Functional Fc Gamma Receptor Gene Polymorphisms and Long-Term Kidney Allograft Survival
- PMID: 34497614
- PMCID: PMC8420807
- DOI: 10.3389/fimmu.2021.724331
Functional Fc Gamma Receptor Gene Polymorphisms and Long-Term Kidney Allograft Survival
Abstract
The functional Fc gamma receptor (FcγR) IIIA polymorphism FCGR3A-V/F158 was earlier suggested to determine the potential of donor-specific HLA antibodies to trigger microcirculation inflammation, a key lesion of antibody-mediated renal allograft rejection. Associations with long-term transplant outcomes, however, have not been evaluated to date. To clarify the impact of FCGR3A-V/F158 polymorphism on kidney transplant survival, we genotyped a cohort of 1,940 recipient/donor pairs. Analyzing 10-year death-censored allograft survival, we found no significant differences in relation to FCGR3A-V/F158. There was also no independent survival effect in a multivariable Cox model. Similarly, functional polymorphisms in two other activating FcγR, FCGR2A-H/R131 (FcγRIIA) and FCGR3B-NA1/NA2 (FcγRIIIB), were not associated with outcome. There were also no significant survival differences among patient subgroups at increased risk of rejection-related injury, such as pre-sensitized recipients (> 0% panel reactivity; n = 438) or recipients treated for rejection within the first year after transplantation (n = 229). Our study results suggest that the earlier shown association of FcγR polymorphism with microcirculation inflammation may not be strong enough to exert a meaningful effect on graft survival.

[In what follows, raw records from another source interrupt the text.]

<file path="src/rtl/multicycle_adder.sv">
// multicycle_adder: adds or subtracts WIDTH-bit operands CHUNK bits per cycle
// behind a valid/ready handshake, reporting carry, signed overflow and zero.
module multicycle_adder #(
   parameter int WIDTH = 16,
   parameter int CHUNK = 4
) (
   input  logic             clk,
   input  logic             rst,
   input  logic             in_valid,
   output logic             in_ready,
   input  logic [WIDTH-1:0] A,
   input  logic [WIDTH-1:0] B,
   input  logic             Cin,
   input  logic             sub,
   output logic             out_valid,
   input  logic             out_ready,
   output logic [WIDTH-1:0] S,
   output logic             Cout,
   output logic             Ofl,
   output logic             Zero
);
   localparam int N = WIDTH / CHUNK;
   localparam int IW = N > 1 ? $clog2(N) : 1;
   localparam logic [IW-1:0] LAST = IW'(N - 1);
   typedef enum logic [1:0] {IDLE, CALC, DONE} state_t;
   state_t state, state_n;
   logic [WIDTH-1:0] a_r, b_r, s_n;
   logic [IW-1:0] idx;
   logic carry, last;
   logic [CHUNK:0] csum;
   assign in_ready = state == IDLE;
   assign out_valid = state == DONE;
   assign last = idx == LAST;
   always_comb begin
      csum = {1'b0, a_r[idx*CHUNK +: CHUNK]} + {1'b0, b_r[idx*CHUNK +: CHUNK]} + {{CHUNK{1'b0}}, carry};
      s_n = S;
      s_n[idx*CHUNK +: CHUNK] = csum[CHUNK-1:0];
   end
   always_comb begin
      state_n = state;
      if (state == IDLE && in_valid) state_n = CALC;
      else if (state == CALC && last) state_n = DONE;
      else if (state == DONE && out_ready) state_n = IDLE;
   end
   always_ff @(posedge clk)
      if (rst) state <= IDLE;
      else state <= state_n;
   // Subtraction is folded into the latch: B is inverted and the carry seeds the +1.
   always_ff @(posedge clk)
      if (rst) begin
         S <= '0;
         Cout <= 1'b0;
         Ofl <= 1'b0;
         Zero <= 1'b0;
         idx <= '0;
         carry <= 1'b0;
         a_r <= '0;
         b_r <= '0;
      end else if (state == IDLE && in_valid) begin
         a_r <= A;
         b_r <= B ^ {WIDTH{sub}};
         carry <= sub | Cin;
         idx <= '0;
      end else if (state == CALC) begin
         S <= s_n;
         carry <= csum[CHUNK];
         idx <= idx + 1'b1;
         if (last) begin
            Cout <= csum[CHUNK];
            Ofl <= (a_r[WIDTH-1] == b_r[WIDTH-1]) && (s_n[WIDTH-1] != a_r[WIDTH-1]);
            Zero <= ~|s_n;
         end
      end
endmodule

</file>
<file path="config.mk">
export PLATFORM = sky130hd
export DESIGN_NAME = multicycle_adder
export DESIGN_NICKNAME = d
export VERILOG_FILES = /design/src/rtl/multicycle_adder.sv
export SDC_FILE = /design/constraint.sdc
export NUM_CORES = 1
export LEC_CHECK = 0
export ABC_AREA = 1
export BUFFER_PORTS_ARGS = -buffer_cell sky130_fd_sc_hd__buf_2
export CORE_MARGIN = 8
export CORE_UTILIZATION = 34
export CTS_CLUSTER_DIAMETER = 120
export DETAILED_ROUTE_END_ITERATION = 8
export GPL_TIMING_DRIVEN = 0
export PLACE_DENSITY = 0.59
export SYNTH_ARGS = -nofsm -noshare
export SYNTH_HDL_FRONTEND = slang
export SYNTH_SLANG_ARGS = --single-unit
</file>
<file path="constraint.sdc">
create_clock -name clk -period 6.5 [get_ports clk]
set_input_delay 0.65 -clock clk [delete_from_list [all_inputs] [get_ports clk]]
set_output_delay 0.65 -clock clk [all_outputs]
set_load 0.01 [all_outputs]
</file>
==> impl_metrics.py, run 1 <==
metrics = {
    "global_route": {
        "grt_pass1_vias": 2774,
        "grt_util_all_layers_pct": 13.1,
        "grt_max_degree": 18,
        "grt_first_pass_wirelength_um": 12600,
        "antenna_found_initial": 0,
        "overflow": 0,
    },
    "timing": {
        "fin_skew_ns": 0.00986,
        "rsz0062_at_grt": "no",
        "worstMarginPinSlew_ns": 0.567,
        "drv_slew": 0,
        "fin_setup_tns_ns": 0,
        "setup_ws_ns": 3.30,
        "hold_violations": 0,
        "min_period_ns": 3.20,
        "slew_headroom_pct": 62.2,
        "setup_viol": 0,
        "fmax_mhz": 312,
        "fin_crit_sh_pct": 49.3,
    },
    "die": {
        "num_rows": 33,
        "design.portCount": 59,
        "chipHeight_um": 108,
        "die_w_um": 108,
        "start_util_pct": 35.1,
        "core_area_um2": 8220,
        "fp.dieArea_um2": 11700,
    },
    "power_and_ir_drop": {
        "p_clk_share_pct": 25.3,
        "powerDensity_nw_per_um2": 222,
        "seqPwrFrac_pct": 51.1,
        "power.share.combinational_pct": 23.5,
        "swShare_pct": 31.9,
        "p_switching_uw": 241,
        "intPower_uw": 514,
        "ir_worst_vdd_mv": 0.0997,
        "leakage_uw": 0.00160,
    },
    "setup_path": {
        "worstSetupPathType": "flip-flop to flip-flop",
        "required_ns": 6.75,
        "rrSetupSlack_ns": 3.30,
        "path_max_fanout": 12,
        "endpoint_kind": "flip-flop",
        "critPathArrivalTime_ns": 3.46,
        "cp-start-kind": "flip-flop",
    },
    "clock_tree": {
        "cts_hold_buf": 0,
        "clk_pin_slew_ns": 0.10,
        "post_cts_buffers": 0,
        "insertion_delay_ns": 0.31,
        "clock_sinks": 56,
        "numCtsBuffers": 5,
        "root_buffer": "clkbuf_8",
        "clock_tree.buffer_depth": 2,
        "htreeDepth": 2,
        "post_cts_resized": 0,
        "cts_tree": "yes",
    },
    "placed_design": {
        "gp_congestion": 0.879,
        "placed_cells": 577,
        "dp_hpwl_um": 6000,
        "port-buffer-count": 57,
        "dp_slack_ns": 3.29,
    },
    "synthesis": {
        "ys_ff_latch": 56,
        "synth_cell_type_count": 29,
        "synth_cells": 415,
        "synth_fp_nets": 463,
        "syn_area_um2": 2890,
        "syn_area_per_cell_um2": 6.96,
        "yosysSeqAreaShare_pct": 38.8,
        "yosysWarnings": 0,
    },
    "routing": {
        "vias": 2810,
        "drt_iter0_markers": 151,
        "drt-wirelength-per-cell_um": 13.0,
        "drc": 0,
        "firstDrtPassIters": 4,
        "routed_wl_um": 7590,
        "antenna_left": 0,
        "viasPerCell": 4.80,
    },
    "cells_and_area": {
        "layout_common_cells": "nor2_1, buf_2, nand2_1",
        "nNetsFinal": 527,
        "area_growth_pct": 17.5,
        "final_cells": 585,
        "n_antenna_cell": 0,
        "drive_above_1_share_pct": 17.3,
        "layout_commonest_cell": "nor2_1",
    },
    "min_path": {
        "hold_class": "flip-flop to flip-flop",
    },
    "run": {
        "cap_violations": 0,
    },
    "run_status": {
        "status": "finished clean",
    },
}
## cells in the mapped netlist
cell      count  area share (%)
clkbuf_2      1            0.17
fa_1          2             1.4
a22oi_1       1            0.26
buf_4         1            0.26
a31oi_1       1            0.22
inv_1        42             5.5
a21oi_1      18             3.1
nor2_2        2            0.43
clkbuf_1     10             1.3
nor2_4        1            0.39
buf_1         1            0.13
inv_2         4            0.52
ha_1          8             3.5
o211ai_1      7             1.8
o21ai_1       1            0.17
and2_1        1            0.22
nor3_1        1            0.17
a32oi_1       2            0.61
dfxtp_1      56              39
nand2_1      63             8.2
o21ai_0      53             9.2
nand3_1      30             5.2
nor2_1       72             9.4
nand3b_1      1            0.26
xnor2_1      16             4.9
nand4_1       4            0.87
nand2_2       2            0.43
o22ai_1       7             1.5
buf_2         7             1.2
## metrics by stage
step / cell area, um^2 / utilization [%] / hold slack (ns) / total power (uW)
after floorplan: 2890 / - / 0.448 / 514
after global placement: 3300 / 40.2 / 0.454 / 569
after detailed placement: 3300 / 40.2 / 0.459 / 572
after CTS: 3390 / 41.3 / 0.474 / 763
final: 3390 / 41.3 / 0.470 / 754
after global routing: 3390 / 41.3 / 0.477 / 804
## flip-flops by register name, indices dropped and copies added, names as in the netlist
register and cells:
carry 1, b_r 16, idx 2, Ofl 1, Cout 1, Zero 1, state 2, a_r 16
S 16
## logic make-up (layout without fill, tap and decap cells)
logic type      after synthesis  count (layout)  synth area share (%)
simple gates                177             177                  25.5
compound gates               90              90                  16.9
buf+inv                      66             131                  9.06
flops                        56              56                  38.8
xor+xnor                     16              16                  4.85
fa+ha+maj                    10              10                  4.85
## metal layers
metal,wire [um],GRT usage [%],up-vias
met5,0,0,-
met1,3610,16.5,1263
met3,455,3.33,9
met4,84,3.17,0
li1,-,-,1472
met2,3440,22.0,66
## path summary, 6_finish.rpt
path                              from     to  cells after the start
worst min register to register   S[14]  S[14]                      2
worst max register to register  idx[0]   Zero                     15
worst min-delay path             S[14]  S[14]                      2
worst max-delay path            idx[0]   Zero                     15
## critical path, cell delays in order (launching register included)
cell and delay, ns:
dfxtp_1 0.38, inv_2 0.19, clkbuf_1 0.48, nor2_1 0.10, o22ai_1 0.28, fa_1 0.26
inv_1 0.06, fa_1 0.50, nor2_1 0.10, a21oi_1 0.20, nand2_1 0.08, nor2_1 0.11
nand3_1 0.08, nor2_1 0.09, nand3_1 0.11, a21oi_1 0.13
## cell type report
class,instances,area (um^2)
well taps,105,131
flip-flops and latches,56,1120
clock buffers,5,68.8
repair buffers,57,285
clock inverters,3,18.8
plain buffers,20,88.8
inverters,46,173
fillers,905,4820
multi-input cells,293,1510
## power groups by stage
stage	registers [uW]	clock network [uW]	logic, uW
after floorplan	393	0	122
after CTS	386	198	178
after detailed placement	394	0	177
after global routing	390	211	202
after global placement	394	0	175
final	386	191	177
No activity file was read; power rests on OpenSTA's default activity.
==> inputs of run 2 (changes only) <==
--- a/config.mk
+++ b/config.mk
@@ -12,7 +12,7 @@
 export CTS_CLUSTER_DIAMETER = 120
 export DETAILED_ROUTE_END_ITERATION = 8
 export GPL_TIMING_DRIVEN = 0
-export PLACE_DENSITY = 0.59
+export PLACE_DENSITY = 0.61
 export SYNTH_ARGS = -nofsm -noshare
 export SYNTH_HDL_FRONTEND = slang
 export SYNTH_SLANG_ARGS = --single-unit
==> constraint.sdc (replaced) <==
create_clock -name clk -period 2.75 [get_ports clk]
set_input_delay 0.275 -clock clk [delete_from_list [all_inputs] [get_ports clk]]
set_output_delay 0.275 -clock clk [all_outputs]
set_load 0.01 [all_outputs]
==> impl_metrics.py, run 2 (synthesized netlist as in run 1, its figures left out) <==
metrics = {
    "global_route": {
        "grt_max_degree": 19,
        "overflow": 0,
        "grt_first_pass_wirelength_um": 13400,
        "grt_util_all_layers_pct": 14.0,
        "grt_pass1_vias": 2846,
        "antenna_found_initial": 0,
    },
    "min_path": {
        "hold_class": "input pin to flip-flop",
        "hp-start": "A[2]",
    },
    "cells_and_area": {
        "final_area_um2": 3630,
        "final_util_pct": 44.1,
        "layout_common_cells": "nor2_1, nand2_1, buf_2",
        "nNetsFinal": 537,
        "fill_cells": 849,
        "reg.largest.list": "S x16, a_r x16, b_r x16",
        "area_growth_pct": 25.6,
        "layout_commonest_cell": "nor2_1",
        "n_antenna_cell": 0,
        "drive_above_1_share_pct": 23.1,
    },
    "clock_tree": {
        "cts_hold_buf": 0,
        "clk_pin_slew_ns": 0.11,
        "clock_sinks": 56,
        "cts_tree": "yes",
        "root_buffer": "clkbuf_8",
        "htreeDepth": 2,
        "numCtsBuffers": 5,
        "insertion_delay_ns": 0.32,
        "clock_tree.buffer_depth": 2,
    },
    "routing": {
        "viasPerCell": 4.85,
        "firstDrtPassIters": 5,
        "drt_iter0_markers": 147,
        "antenna_left": 0,
        "routed_wl_um": 8330,
        "vias": 2884,
        "drt-wirelength-per-cell_um": 14.0,
        "drc": 0,
    },
    "timing": {
        "fin_skew_ns": 0.0104,
        "hold_violations": 0,
        "fin_crit_sh_pct": 101,
        "min_period_ns": 2.77,
        "worstMarginPinSlew_ns": 0.473,
        "setup_viol": 1,
        "drv_slew": 0,
        "setup_ws_ns": -0.0216,
        "slew_headroom_pct": 68.5,
        "fin_setup_tns_ns": -0.0216,
        "rsz0062_at_grt": "yes",
        "fmax_mhz": 361,
    },
    "setup_path": {
        "r2r_end": "Zero",
        "worstSetupPathType": "flip-flop to flip-flop",
        "rrSetupSlack_ns": -0.02,
        "critPathMaxStageDelay_ns": 0.38,
        "rr_startpoint": "idx[0]",
        "r2r.worst_path.cells": 17,
        "cp_num_buf_inv": 4,
        "endpoint_kind": "flip-flop",
        "critPathArrivalTime_ns": 2.97,
        "required_ns": 2.95,
        "path_cells": "buf_8 > buf_8 > nor2_1 > o22ai_2 > fa_2 > inv_2 > fa_2 > inv_1 > nand2_1 > nand2_1 > nor2_1 > nand3_1 > and2_1 > nand3_1 > nor2_1 > nand3_1 > a21oi_2",
        "critPathCapture": "Zero",
        "startpoint": "idx[0]",
        "crit_path_top_delay_cell": "dfxtp_4",
        "cp.depth": 17,
        "cp-start-kind": "flip-flop",
        "path_delay_family": "simple AND/OR/NAND/NOR gates",
        "path_max_fanout": 10,
    },
    "die": {
        "fp.dieArea_um2": 11700,
        "chipHeight_um": 108,
        "num_rows": 33,
        "core_area_um2": 8220,
        "die_w_um": 108,
        "design.portCount": 59,
        "start_util_pct": 35.1,
    },
    "run_status": {
        "violations": "negative setup slack",
        "status": "finished, violations left",
    },
    "power_and_ir_drop": {
        "finalPower_uw": 1860,
        "swShare_pct": 33.0,
        "p_clk_share_pct": 25.4,
        "power.share.combinational_pct": 25.5,
        "powerDensity_nw_per_um2": 514,
        "leakage_uw": 0.00168,
        "p_switching_uw": 614,
        "ir_worst_vdd_mv": 0.233,
        "intPower_uw": 1250,
        "seqPwrFrac_pct": 49.1,
    },
    "placed_design": {
        "port-buffer-count": 57,
        "dpl_cell_area_um2": 3300,
        "dp_hpwl_um": 6170,
        "gp_congestion": 0.907,
    },
    "run": {
        "cap_violations": 0,
    },
}
[run 2: worst min-delay path, stage by stage]
cell,delay [ns]
buf_2,0.07
o21ai_0,0.07
nor2_1,0.07
[run 2: area by class of cell]
cell class,count,area (um^2),area share [%]
repair buffers,67,378,10.4
clock inverters,3,21.3,0.586
inverters,46,175,4.83
multi-input cells,293,1590,43.7
clock buffers,5,68.8,1.90
plain buffers,20,139,3.83
well taps,105,131,3.62
flip-flops and latches,56,1130,31.1
[run 2: worst min path at each step]
stage	to	slack (ns)	depth (start not counted)
floorplan	S[10]	0.43	3
global placement	Ofl	0.46	2
detailed placement	S[12]	0.46	2
CTS	a_r[7]	0.21	3
global route	a_r[3]	0.21	3
finish	a_r[2]	0.21	3
[run 2: what timing repair did]
action,in CTS,in global routing
setup endpoints to repair,8,1
pin swaps,6,13
buffers inserted,1,8
gates resized for setup,31,10
cloned,0,1
[run 2: routing by layer]
metal,wire length [um],vias up,GRT usage (%)
li1,-,1496,-
met1,3720,1292,17.6
met2,4020,82,23.5
met3,466,14,3.27
met4,121,0,3.07
met5,0,-,0
[run 2: metrics by stage]
stage | std cells | hold WS (ns) | setup WS (ns)
after floorplan | 415 | 0.431 | 0.164
after global placement | 577 | 0.456 | -0.384
after detailed placement | 577 | 0.458 | -0.402
after CTS | 586 | 0.205 | 0.0101
after global routing | 595 | 0.213 | -0.209
final | 595 | 0.206 | -0.0216
[run 2: power groups by stage]
stage / logic [uW] / registers [uW] / clock network (uW)
3_3_place_gp: 412 / 931 / 0
6_report: 475 / 915 / 473
2_1_floorplan: 287 / 928 / 0
4_1_cts: 450 / 915 / 481
3_5_place_dp: 420 / 933 / 0
5_1_grt: 537 / 924 / 519
==> inputs of run 3 (changes only) <==
--- a/config.mk
+++ b/config.mk
@@ -5,14 +5,14 @@
 export SDC_FILE = /design/constraint.sdc
 export NUM_CORES = 1
 export LEC_CHECK = 0
-export ABC_AREA = 1
-export BUFFER_PORTS_ARGS = -buffer_cell sky130_fd_sc_hd__buf_2
+export BUFFER_PORTS_ARGS = -buffer_cell sky130_fd_sc_hd__buf_4
 export CORE_MARGIN = 8
 export CORE_UTILIZATION = 34
 export CTS_CLUSTER_DIAMETER = 120
 export DETAILED_ROUTE_END_ITERATION = 8
 export GPL_TIMING_DRIVEN = 0
 export PLACE_DENSITY = 0.61
+export SLEW_MARGIN = 20
 export SYNTH_ARGS = -nofsm -noshare
 export SYNTH_HDL_FRONTEND = slang
 export SYNTH_SLANG_ARGS = --single-unit
==> impl_metrics.py, run 3 <==
metrics = {
    "cells_and_area": {
        "layout_commonest_cell": "buf_4",
        "n_antenna_cell": 0,
        "final_area_um2": 3470,
        "final_cells": 466,
        "area_growth_pct": 27.3,
        "fill_cells": 817,
        "multi_input_area_um2": 1530,
        "layout_common_cells": "buf_4, dfxtp_1, nand2_1",
        "register_area_um2": 1120,
        "reg.largest.list": "S x16, a_r x16, b_r x16",
        "drive_above_1_share_pct": 26.1,
        "nNetsFinal": 411,
    },
    "power_and_ir_drop": {
        "powerDensity_nw_per_um2": 527,
        "power.share.combinational_pct": 21.2,
        "leakage_uw": 0.00134,
        "ir_worst_vdd_mv": 0.283,
        "p_switching_uw": 505,
        "swShare_pct": 27.6,
        "seqPwrFrac_pct": 48.3,
        "intPower_uw": 1320,
        "p_clk_share_pct": 30.5,
    },
    "synthesis": {
        "synth_top_area_share_pct": 41.1,
        "ys_ff_latch": 56,
        "synth-simple-area-share_pct": 21.0,
        "synthAdderAreaFrac_pct": 5.14,
        "synth_xor_area_share_pct": 5.46,
        "ys.flop_type": "dfxtp_1",
        "ys_top_cells_by_count": "dfxtp_1, nand2_1, nor2_1",
        "synth_cell_type_count": 43,
        "synth_fp_nets": 345,
        "yosysTopAreaCell": "dfxtp_1",
        "yosysWarnings": 0,
        "async_reset_ff_share_pct": 0,
        "synth_edf_count": 0,
        "yosysSeqAreaShare_pct": 41.1,
        "synth_most_common_cell": "dfxtp_1",
        "synth_compound_gate_area_share_pct": 16.2,
        "yosys-mux-area-fraction_pct": 6.97,
        "synth_cells": 297,
        "syn_area_per_cell_um2": 9.19,
        "syn_area_um2": 2730,
        "netlist_top_cells_area": "dfxtp_1, mux4_2, nand2_1",
        "synth_top_family_by_area": "simple AND/OR/NAND/NOR gates",
    },
    "die": {
        "chipHeight_um": 106,
        "design.portCount": 59,
        "fp.dieArea_um2": 11100,
        "core_area_um2": 7770,
        "start_util_pct": 35.1,
        "die_w_um": 106,
        "num_rows": 32,
    },
    "clock_tree": {
        "insertion_delay_ns": 0.32,
        "root_buffer": "clkbuf_8",
        "clock_tree.buffer_depth": 2,
        "htreeDepth": 2,
        "clock_sinks": 56,
        "numCtsBuffers": 5,
        "cts_tree": "yes",
        "clk_pin_slew_ns": 0.11,
    },
    "timing": {
        "min_period_ns": 2.68,
        "setup_viol": 0,
        "fin_crit_sh_pct": 97.3,
        "drv_slew": 0,
        "hold_violations": 0,
        "slew_headroom_pct": 59.4,
        "worstMarginPinSlew_ns": 0.609,
        "fin_skew_ns": 0.00740,
        "fmax_mhz": 374,
    },
    "setup_path": {
        "critPathArrivalTime_ns": 2.87,
        "required_ns": 2.95,
        "path_max_fanout": 10,
        "startpoint": "idx[0]",
        "path_cells": "buf_8 > buf_12 > mux4_2 > fa_2 > inv_1 > fa_2 > nor3b_1 > o2111ai_1 > o211ai_1",
        "worstSetupPathType": "flip-flop to flip-flop",
        "rr_startpoint": "idx[0]",
        "crit_path_top_delay_cell": "mux4_2",
        "cp-start-kind": "flip-flop",
        "path_delay_family": "adder cells",
        "critPathMaxStageDelay_ns": 0.54,
        "cp_common_cell": "fa_2",
        "endpoint_kind": "flip-flop",
        "cp_num_buf_inv": 3,
    },
    "placed_design": {
        "dp_hpwl_um": 5580,
        "placed_cells": 456,
        "port-buffer-count": 57,
        "gp_congestion": 0.800,
        "dpl_cell_area_um2": 3280,
    },
    "global_route": {
        "antenna_found_initial": 0,
        "grt_pass1_vias": 2457,
        "grt_max_degree": 18,
        "grt_first_pass_wirelength_um": 12200,
        "grt_util_all_layers_pct": 13.4,
        "overflow": 0,
    },
    "routing": {
        "drc": 0,
        "top_layer_used": "met4",
        "routed_wl_um": 7270,
        "vias": 2367,
        "wl_met1_um": 3370,
        "drt_iter0_markers": 84,
        "wl_met2_um": 3450,
        "firstDrtPassIters": 4,
        "viasPerCell": 5.08,
        "drt-wirelength-per-cell_um": 15.6,
        "antenna_left": 0,
        "dr_wl_met3_um": 378,
    },
    "run_status": {
        "status": "finished clean",
    },
    "run": {
        "cap_violations": 0,
    },
    "min_path": {
        "hold_class": "input pin to flip-flop",
        "hp-start": "A[11]",
    },
}
[run 3: cell types whose count changed after synthesis, sizes merged, moves of 5 or more]
cell,before,now
a211oi,0,17
a21oi,18,26
a22oi,1,8
inv,46,6
mux4,0,8
nand2,65,42
nand3,30,1
nor2,75,33
nor3,1,6
o211ai,7,1
o21ai,54,4
o22ai,7,1
or3,0,7
[run 3: what timing repair did]
| item | 4_1_cts | 5_1_grt |
|---|---|---|
| hold buffers | 0 | 0 |
| endpoints found under the setup margin | 16 | 7 |
| cloned | 0 | 0 |
| gates resized for setup | 10 | 7 |
| hold endpoints to repair | 0 | 0 |
| pin swaps | 1 | 1 |
| buffers inserted | 2 | 0 |
[run 3: per-layer routing]
layer  up-vias  global-route usage, %
met2        69                   22.2
met1      1111                   16.7
met5         -                      0
li1       1180                      -
met3         7                   4.14
met4         0                   3.32
[run 3: tightest hold or removal path, cell delays in order]
cell	delay, ns
buf_4	0.11
nand2_1	0.05
a21oi_1	0.05
[run 3: power by group through the flow]
stage               Sequential, uW  Clock (uW)  Combinational, uW
floorplan                      896           0                235
global placement               901           0                352
detailed placement             903           0                358
CTS                            885         562                376
global route                   890         602                427
finish                         884         558                387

Keywords: Fc gamma receptor; allograft survival; anti-HLA antibodies; antibody-mediated rejection; kidney transplantation.
Copyright © 2021 Wahrmann, Döhler, Arnold, Scherer, Mayer, Haindl, Haslacher, Böhmig and Süsal.
Conflict of interest statement
The authors declare that the research was conducted in the absence of any commercial or financial relationships that could be construed as a potential conflict of interest.